Collected data entries:
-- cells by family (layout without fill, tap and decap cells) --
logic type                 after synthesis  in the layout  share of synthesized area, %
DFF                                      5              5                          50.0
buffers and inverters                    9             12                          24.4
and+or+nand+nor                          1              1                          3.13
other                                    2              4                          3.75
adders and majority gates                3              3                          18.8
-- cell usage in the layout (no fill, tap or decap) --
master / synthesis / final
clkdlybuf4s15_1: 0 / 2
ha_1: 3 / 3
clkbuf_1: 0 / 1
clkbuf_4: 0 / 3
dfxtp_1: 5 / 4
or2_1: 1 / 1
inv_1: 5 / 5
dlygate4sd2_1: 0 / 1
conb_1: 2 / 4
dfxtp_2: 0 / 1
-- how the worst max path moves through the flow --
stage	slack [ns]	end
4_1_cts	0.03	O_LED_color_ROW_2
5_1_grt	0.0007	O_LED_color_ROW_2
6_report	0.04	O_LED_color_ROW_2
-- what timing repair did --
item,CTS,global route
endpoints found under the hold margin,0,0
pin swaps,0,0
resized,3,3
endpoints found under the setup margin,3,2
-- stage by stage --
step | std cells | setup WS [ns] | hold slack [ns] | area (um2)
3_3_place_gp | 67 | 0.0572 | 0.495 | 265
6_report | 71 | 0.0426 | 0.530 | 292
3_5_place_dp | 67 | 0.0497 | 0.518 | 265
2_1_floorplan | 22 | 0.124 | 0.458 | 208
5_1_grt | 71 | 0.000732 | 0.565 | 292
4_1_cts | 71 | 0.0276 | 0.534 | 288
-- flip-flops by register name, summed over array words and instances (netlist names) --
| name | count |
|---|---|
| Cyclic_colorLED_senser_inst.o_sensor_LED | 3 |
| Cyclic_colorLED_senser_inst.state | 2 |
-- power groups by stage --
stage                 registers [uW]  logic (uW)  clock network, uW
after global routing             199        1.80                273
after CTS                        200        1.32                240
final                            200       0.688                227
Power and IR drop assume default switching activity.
<file path="./run.sh">
#!/bin/bash
# OpenROAD 26Q1-2900-gdf79404cd8, Yosys 0.63+post, stock flow scripts
make -C /OpenROAD-flow-scripts/flow DESIGN_CONFIG=/design/flow/config.mk WORK_HOME=/design/flow/orfs finish
</file>
<file path="./constraint.sdc">
current_design Management_button_col

set clk_period 2.3
set clk_io_pct 0.2

create_clock -name clk0 -period $clk_period [get_ports {clk}]

set non_clock_inputs [all_inputs -no_clocks]
set_input_delay [expr $clk_period * $clk_io_pct] -clock clk0 $non_clock_inputs
set_output_delay [expr $clk_period * $clk_io_pct] -clock clk0 [all_outputs]
</file>
### flow/config.mk
export PLATFORM = sky130hd
export DESIGN_NAME = led_place_8x8_manager
export DESIGN_NICKNAME = led_place_8x8_manager
export VERILOG_FILES = /design/flow/design.v
export SDC_FILE = /design/flow/constraint.sdc
export NUM_CORES = 4
export LEC_CHECK = 1
export CORE_UTILIZATION = 30
### flow/constraint.sdc
current_design led_place_8x8_manager

set clk_period 3.9
set clk_io_pct 0.2

create_clock -name clk0 -period $clk_period [get_ports {aclk}]

set non_clock_inputs [all_inputs -no_clocks]
set_input_delay [expr $clk_period * $clk_io_pct] -clock clk0 $non_clock_inputs
set_output_delay [expr $clk_period * $clk_io_pct] -clock clk0 [all_outputs]
### flow/run.sh
#!/bin/bash
# OpenROAD 26Q1-2900-gdf79404cd8, Yosys 0.63+post, stock flow scripts
make -C /OpenROAD-flow-scripts/flow DESIGN_CONFIG=/design/flow/config.mk WORK_HOME=/design/flow/orfs finish
==> ./design.v <==
`timescale 1ns / 1ps
module motion_display (
    input  logic                         motion_flag,
    input  logic                         DE,
    input  logic [                  9:0] x_pixel,
    input  logic [                  9:0] y_pixel,
    output logic [$clog2(160*120)-1 : 0] addr,
    input  logic [                 15:0] imgData,
    output logic [                  3:0] r_port,
    output logic [                  3:0] g_port,
    output logic [                  3:0] b_port
);
    logic img_display_en;
    assign img_display_en = DE && (x_pixel < 160) && (y_pixel < 120);
    assign addr = img_display_en ? (160 * y_pixel + x_pixel) : 'bz;
    assign r_port = img_display_en ? (motion_flag ? imgData[15:12] + 4'd3 : imgData[15:12]) : 0;
    assign g_port = img_display_en ? imgData[10:7] : 0;
    assign b_port = img_display_en ? imgData[4:1] : 0;
endmodule
module motion_coordinate (
    input  logic       clk,
    input  logic       reset,
    input  logic       DE,
    input  logic       h_sync,
    input  logic       v_sync,
    input  logic [9:0] x_pixel,
    input  logic [9:0] y_pixel,
    input  logic       motion_flag,
    output logic [9:0] center_x,
    output logic [9:0] center_y,
    output logic       center_valid
);
endmodule
==> ./run.sh <==
#!/bin/bash
# OpenROAD 26Q1-2900-gdf79404cd8, Yosys 0.63+post, stock flow scripts
make -C /OpenROAD-flow-scripts/flow DESIGN_CONFIG=/design/flow/config.mk WORK_HOME=/design/flow/orfs finish
==> ./config.mk <==
export PLATFORM = sky130hd
export DESIGN_NAME = motion_display
export DESIGN_NICKNAME = motion_display
export VERILOG_FILES = /design/flow/design.v
export SDC_FILE = /design/flow/constraint.sdc
export NUM_CORES = 4
export LEC_CHECK = 1
export CORE_AREA = 10 10 78 78
export DIE_AREA = 0 0 88 88
==> ./constraint.sdc <==
current_design motion_display

set clk_period 3.7
set clk_io_pct 0.2

create_clock -name clk0 -period $clk_period

set non_clock_inputs [all_inputs -no_clocks]
set_input_delay [expr $clk_period * $clk_io_pct] -clock clk0 $non_clock_inputs
set_output_delay [expr $clk_period * $clk_io_pct] -clock clk0 [all_outputs]
==> ci_impl_report.md <==
### Metrics collected by this job

| Metric | Value |
|---|---|
| Outcome | `completed` |
| Flop count | `0` |
| WL final | `2990 um` |
| Critical-path top delay cell | `clkdlybuf4s50_1` |
| Slew @ Worst Pin | `around 0.35 ns` |
| Seq. cell area | `0 um2` |
| Synthesized area | `roughly 850 um2` |
| Via count | `1024` |
| DRC Markers | `0` |
| Number of global-route vias before repair | `988` |
| Total power | `0.348 mW` |
| Antenna cells | `0` |
| Core Box Area | `0.00441 mm2` |
| DRT Pass-1 Iters | `4` |
| Design area | `0.00178 mm2` |
| Hold_ws | `1.48 ns` |
| Dominant cells by area after synthesis | `ha_1, xnor2_1, and2_1` |
| Dpl hpwl | `2580 um` |
| Vias per inst | `roughly 4.3` |
| Number of clock buffers in the layout | `0` |
| Worst hold-check path type | `in -> out` |
| Per-instance average area after synthesis | `8.01 um2` |
| Pre-CTS WS | `-0.777 ns` |
| Proportion of layout cells with a drive suffix above 1 | `0.339` |
| Final hold vios | `0` |
| Slowest stage delay, CP | `0.49 ns` |
| Basic Gates by Area | `0.252` |
| Initial antenna violation count | `0` |
| Yosys Instances | `~110` |
| CP Launch Point | `y_pixel[7]` |
| Global-route wire length before repair | `4400 um` |
| Post-synth top area cell | `ha_1` |
| Cycle use final | `0.973` |
| Pre-Place Util | `0.192` |
| Hold_sp | `x_pixel[0]` |
| Required time of the critical path | `2.96 ns` |
| Die height | `88 um` |
| Full die area | `0.00774 mm2` |
| Endpoint type of the worst setup path | `output pin` |
| Adder Area Share | `0.327` |
| PD cells | `between 150 and 200 mW/mm2` |
| Tool warnings | `37` |
| Number of routed nets with antenna violations | `0` |
| Crit path arrival time | `2.86 ns` |
| Hold buffers post-CTS | `0` |
| Synth Warn # | `1` |
| Non-filler cells, final | `238` |
| Area after DPL | `0.00163 mm2` |
| DR WL/cell | `around 13 um` |
| Final max-slew violation count | `0` |
| Worst slew margin | `0.764` |
| Largest net degree at the start of global routing | `9` |
| GPL Wtd Cong | `0.818` |
| MUX area fraction | `0.0133` |
| Num rows | `24` |
| Yosys top cell by instances | `ha_1` |
| Startpoint types | `input pin` |
| Max_cap viols | `0` |
| Dominant combinational family | `adder cells` |
| GRT Total Usage | `0.0676` |
| Crit Path Max Fanout | `5` |
| Area delta synth->final | `109%` |
| Seq/Total Area, Yosys | `0` |
| Area reported by Yosys stat | `850 um2` |
| XOR/XNOR share of the synthesized area | `0.144` |
| Final setup viols | `0` |
| Fin crit period | `3.60 ns` |
| Final worst slack | `0.102 ns` |
| Distinct cells, synth | `31` |
| I/O pin count | `65` |
| Synth Area in Compound Gates | `0.189` |
| P_leak | `0.751 nW` |
| Commonest cells in the netlist | `ha_1, nor2_1, xnor2_1` |
| Max-area cell share | `0.280` |
| Cells after DPL | `236` |
| First DRT Iteration DRCs | `43` |
| Grt ovf | `0` |
| Port bufs | `~50` |
| Die width | `88 um` |
| CP Class | `in -> out` |
| Peak VDD IR | `0.000103 V` |
| Post-Synthesis Cells | `106` |
| Crit-path cells | `clkdlybuf4s50_1 > ha_1 > ha_1 > and3b_1 > a21oi_1 > nand4b_1 > buf_4 > buf_4 > xnor2_1 > buf_2` |
| Fmax | `~0.28 GHz` |
### flow/design.v
`timescale 1ns / 1ps
module VGA_Syncher (
    input  logic       clk,
    input  logic       reset,
    output logic       h_sync,
    output logic       v_sync,
    output logic       DE,
    output logic [9:0] x_pixel,
    output logic [9:0] y_pixel
);
    logic [9:0] h_counter;
    logic [9:0] v_counter;
    pixel_counter U_Pixel_Counter (.*);
    vgaDecoder U_VGA_Decoder (.*);
endmodule
module pixel_counter (
    input  logic       clk,
    input  logic       reset,
    output logic [9:0] h_counter,
    output logic [9:0] v_counter
);
    localparam H_MAX = 800, V_MAX = 525;
    always_ff @(posedge clk, posedge reset) begin
        if (reset) begin
            h_counter <= 0;
        end else begin
            if (h_counter == H_MAX - 1) begin
                h_counter <= 0;
            end else begin
                h_counter <= h_counter + 1;
            end
        end
    end
    always_ff @(posedge clk, posedge reset) begin
        if (reset) begin
            v_counter <= 0;
        end else begin
            if (h_counter == H_MAX - 1) begin
                if (v_counter == V_MAX - 1) begin
                    v_counter <= 0;
                end else begin
                    v_counter <= v_counter + 1;
                end
            end
        end
    end
endmodule
module vgaDecoder (
    input  logic [9:0] h_counter,
    input  logic [9:0] v_counter,
    output logic       h_sync,
    output logic       v_sync,
    output logic       DE,
    output logic [9:0] x_pixel,
    output logic [9:0] y_pixel
);
    localparam H_Visible_area = 640;
    localparam H_Front_porch = 16;
    localparam H_Sync_pulse = 96;
    localparam H_Back_porch = 48;
    localparam V_Visible_area = 480;
    localparam V_Front_porch = 10;
    localparam V_Sync_pulse = 2;
    localparam V_Back_porch = 33;
    assign h_sync = !((h_counter >= H_Visible_area + H_Front_porch) && (h_counter < H_Visible_area + H_Front_porch + H_Sync_pulse));
    assign v_sync = !((v_counter >= V_Visible_area + V_Front_porch) && (v_counter < V_Visible_area + V_Front_porch + V_Sync_pulse));
    assign DE = (h_counter < H_Visible_area) && (v_counter < V_Visible_area);
    assign x_pixel = h_counter;
    assign y_pixel = v_counter;
endmodule
### flow/run.sh
#!/bin/bash
# OpenROAD 26Q1-2900-gdf79404cd8, Yosys 0.63+post, stock flow scripts
make -C /OpenROAD-flow-scripts/flow DESIGN_CONFIG=/design/flow/config.mk WORK_HOME=/design/flow/orfs finish
### flow/config.mk
export PLATFORM = sky130hd
export DESIGN_NAME = VGA_Syncher
export DESIGN_NICKNAME = VGA_Syncher
export VERILOG_FILES = /design/flow/design.v
export SDC_FILE = /design/flow/constraint.sdc
export NUM_CORES = 4
export LEC_CHECK = 1
export CORE_AREA = 10 10 108 108
export DIE_AREA = 0 0 118 118
### flow/constraint.sdc
current_design VGA_Syncher

set clk_period 3.9
set clk_io_pct 0.2

create_clock -name clk0 -period $clk_period [get_ports {clk}]

set non_clock_inputs [all_inputs -no_clocks]
set_input_delay [expr $clk_period * $clk_io_pct] -clock clk0 $non_clock_inputs
set_output_delay [expr $clk_period * $clk_io_pct] -clock clk0 [all_outputs]
==> notes.md <==
Update from the flow run.

Based on the critical path, the design can be clocked at up to 398 MHz. On the worst setup and hold paths after CTS, the clock-pin slew comes to 0.07 ns. For this run, the leading register cell type out of synthesis is sky130_fd_sc_hd__dfrtp_1. From bottom edge to top edge, the die measures 118 um.

The synthesis run shows the most used standard cells to be sky130_fd_sc_hd__dfrtp_1 (20), sky130_fd_sc_hd__nor2_1 (13), sky130_fd_sc_hd__inv_1 (8), sky130_fd_sc_hd__nand4_1 (8), sky130_fd_sc_hd__xnor2_1 (6). The HPWL after detailed placement is 2220 um. The all-layer global routing usage is 0.0404. The mapped netlist covers 0.00111 mm2.

Clock tree synthesis inserted a total of 3 buffers. The number of sinks driven by the clock tree is 20. Counting instances, the worst hold path has a depth of 1. The run finished with clean final reports. The power per standard cell area is 225 mW/mm2.

CTS reports a maximum clock tree buffer depth of 2. The clock insertion delay at the later pin of the skew report is 0.25 ns. Per the final report, max-transition violations number 0. The mean number of vias per cell is 3.41.

The count of nets left with antenna violations once routing finished came out at 0. The clock root buffer is sky130_fd_sc_hd__clkbuf_8. For the final routed database, the setup TNS stands at 0 ns. The count of warning messages emitted by the tools is 28. The netlist uses 34 different library cells. After technology mapping, the gate count stands at 107. For this run the top cell type by instance count after synthesis was sky130_fd_sc_hd__dfrtp_1. The number of input and output port buffers inserted is 24. The pre-CTS setup slack is 1.67 ns. The share of the Yosys chip area taken by registers is 0.452.

Setup repair after global routing left no endpoint under its margin. The die covers 0.0139 mm2. The kind of launch point of the worst setup path is a flip-flop.

Looking at the max-slew report, the worst-margin pin has a slew of 0.826 ns. The report lists the number of cells resized after CTS as 0. For the finished layout, the period the worst path requires is 2.51 ns. The global-route wire length before repair is 4640 um. Per the run summary, max-cap violations total 0. The power after layout is 0.344 mW. The post-synthesis sequential element count is 20. The first routing iteration left 48 violations. In the finished design, the share of the clock period the worst path needs comes to 0.644. Per the OpenROAD floorplan log, the width of the die is 118 um. For this run, the slowest stage of the critical path takes 0.49 ns. After global routing the overflow that remains totals 0. The filler cells instantiated in the layout total 1065. Counting the warning lines in the Yosys log gives 1. The kind of critical path is reg2out. Between clock sinks in the finished design, the worst skew comes to 0.00107 ns. Dividing the detail-routed wire length by the instance count gives 11.0 um. The report lists the cells along the critical path as and3_1 > and2_1 > nor3_1 > clkdlybuf4s50_1. The number of buffers and inverters on the critical path is 1.

The family with the most delay on the worst path is simple AND/OR/NAND/NOR gates. Between the synthesized netlist and the finished layout, the area growth was recorded as 38.0%. The cell type contributing the most total cell area after synthesis is sky130_fd_sc_hd__dfrtp_1. The fraction of final layout cells with drive strength greater than 1 is 0.114. The final count of negative-setup-slack endpoints is 0. The site row count is 35.

The final route contains 890 vias. The arrival time of data at the worst endpoint is listed as 1.73 ns. The yosys stat chip area is 0.00111 mm2. Yosys attributes the largest share of cell area to sky130_fd_sc_hd__dfrtp_1 (45%), sky130_fd_sc_hd__xnor2_1 (4.7%), sky130_fd_sc_hd__ha_1 (4.5%). Headroom to the max-slew limit came out at 0.442. In this run the number of H-tree levels came out at 1. After detailed routing, the number of remaining DRC violations is 0. On the critical path, the stage with the largest delay is an instance of sky130_fd_sc_hd__clkdlybuf4s50_1. The number of hold-repair buffers added at the cts stage is 0. The TritonCTS clock tree is yes.

The largest fanout of any net on the critical path is 6. The global placement routability congestion is 0.818. After layout, the worst setup slack is 1.39 ns.

Counting flops with an async set or reset pin after synthesis yields a share of 1.00. The initial antenna violation count came to 0. According to the I/O placement log, the pin count is 25. Wires add up to 2860 um. The number of global-route vias before repair came to 874.

Yosys mapped a number of flops with a built-in enable equal to 0. The synth_stat.txt file lists the number of cells as 107. The final count of hold timing violations is 0. In this run the static leakage power is 0.652 nW. The share of synthesized area in the top cell type comes to 0.452. The average cell area after synthesis is 10.3 um2. The effective utilization at floorplan is 0.119.

Buffers added to address setup during post-CTS repair amount to 0. The iteration count recorded for the first detailed-route pass is 4. The worst hold-check path type is reg2reg. The worst endpoint required time is 3.12 ns. The highest supply drop recorded on VDD is 0.0819 mV. According to the floorplan report, the placeable core area is 0.00928 mm2. Per the detail_route report, inserted antenna diodes total 0. The worst setup path is captured at an output port.

The STA report counts the stages on the worst setup path as 4. The largest net degree at the start of global routing is 21. Counting cells, the worst reg-to-reg path comes to 5.
==> flip-flops by register name, indices dropped and copies added (netlist names) <==
name,flops
U_Pixel_Counter.v_counter,10
U_Pixel_Counter.h_counter,10
==> routing by layer <==
layer / GRT usage / vias up / wire length, um
li1: - / 432 / -
met1: 0.0458 / 436 / 1170
met2: 0.0703 / 18 / 1460
met3: 0.0136 / 4 / 177
met4: 0.0116 / 0 / 59
met5: 0 / - / 0
==> final timing paths <==
| kind | start | end | slack (ns) |
|---|---|---|---|
| worst max-delay path | U_Pixel_Counter.v_counter[5] | DE | 1.39 |
| max in group asynchronous | reset | U_Pixel_Counter.v_counter[4] | 2.43 |
| worst min register to register | U_Pixel_Counter.v_counter[8] | U_Pixel_Counter.v_counter[8] | 0.51 |
| min in group asynchronous | reset | U_Pixel_Counter.h_counter[0] | 0.98 |
| worst min-delay path | U_Pixel_Counter.v_counter[8] | U_Pixel_Counter.v_counter[8] | 0.51 |
| worst max register to register | U_Pixel_Counter.h_counter[0] | U_Pixel_Counter.v_counter[4] | 1.82 |
==> area by class of cell <==
type                       instances  area [um2]  share of cell area
timing repair buffer              24         240               0.157
inverter                           8        30.0              0.0197
multi-input combinational         77         554               0.363
sequential                        20         500               0.328
clock buffer                       3        41.3              0.0270
tap                              129         161               0.106
==> where the power goes <==
| group | internal, mW | switching, mW | total (mW) |
|---|---|---|---|
| combinational | 0.000926 | 0.00416 | 0.00509 |
| clock | 0.0686 | 0.0632 | 0.132 |
| sequential | 0.207 | 0 | 0.207 |
==> layout by cell type (no fill, tap or decap), drive strengths merged <==
| cell type | netlist | final |
|---|---|---|
| a22o | 3 | 3 |
| a221oi | 1 | 1 |
| nor2 | 14 | 14 |
| nor4bb | 1 | 1 |
| or3b | 1 | 1 |
| nand4 | 8 | 8 |
| or2 | 1 | 1 |
| dfrtp | 20 | 20 |
| a31oi | 1 | 1 |
| a41o | 1 | 1 |
| mux2 | 2 | 2 |
| ha | 4 | 4 |
| nand2 | 3 | 3 |
| nand4b | 1 | 1 |
| clkdlybuf4s50 | 0 | 24 |
| clkbuf | 0 | 3 |
| xnor2 | 6 | 6 |
| or4 | 1 | 1 |
| nand3 | 4 | 4 |
| inv | 8 | 8 |
| nor2b | 2 | 2 |
| and3 | 4 | 4 |
| xor2 | 5 | 5 |
| nor4 | 2 | 2 |
| o21a | 1 | 1 |
| a41oi | 1 | 1 |
| and2 | 2 | 2 |
| o21ai | 3 | 3 |
| nor3 | 5 | 5 |
==> logic make-up (layout without fill, tap and decap cells) <==
group	count (synthesis)	in the layout	synth area share
XOR/XNOR	11	11	0.0870
adder cells (fa/ha/maj)	4	4	0.0452
flip-flops	20	20	0.452
AND/OR/NAND/NOR	49	49	0.272
AND-OR/OR-AND	11	11	0.0757
multiplexers	2	2	0.0203
buffers and inverters	10	35	0.0475
==> per-stage QoR <==
step | instance area, um2 | instances | utilization | hold WS (ns)
floorplan | 1110 | 107 | - | 0.450
global placement | 1490 | 258 | 0.160 | 0.496
detailed placement | 1490 | 258 | 0.160 | 0.500
CTS | 1530 | 261 | 0.165 | 0.514
global route | 1530 | 261 | 0.165 | 0.544
finish | 1530 | 261 | 0.165 | 0.505
No activity file was given, so power comes from the tool's default toggle rates.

*WORK INSTRUCTION:*
Every line above from the line with "U_Pixel_Counter.v_counter[4] | 1.82 |" to the line with "timing repair buffer" is wanted, ends included; write them out exactly and add no other line.

*ANSWER TO THE EXERCISE:*
| worst max register to register | U_Pixel_Counter.h_counter[0] | U_Pixel_Counter.v_counter[4] | 1.82 |
==> area by class of cell <==
type                       instances  area [um2]  share of cell area
timing repair buffer              24         240               0.157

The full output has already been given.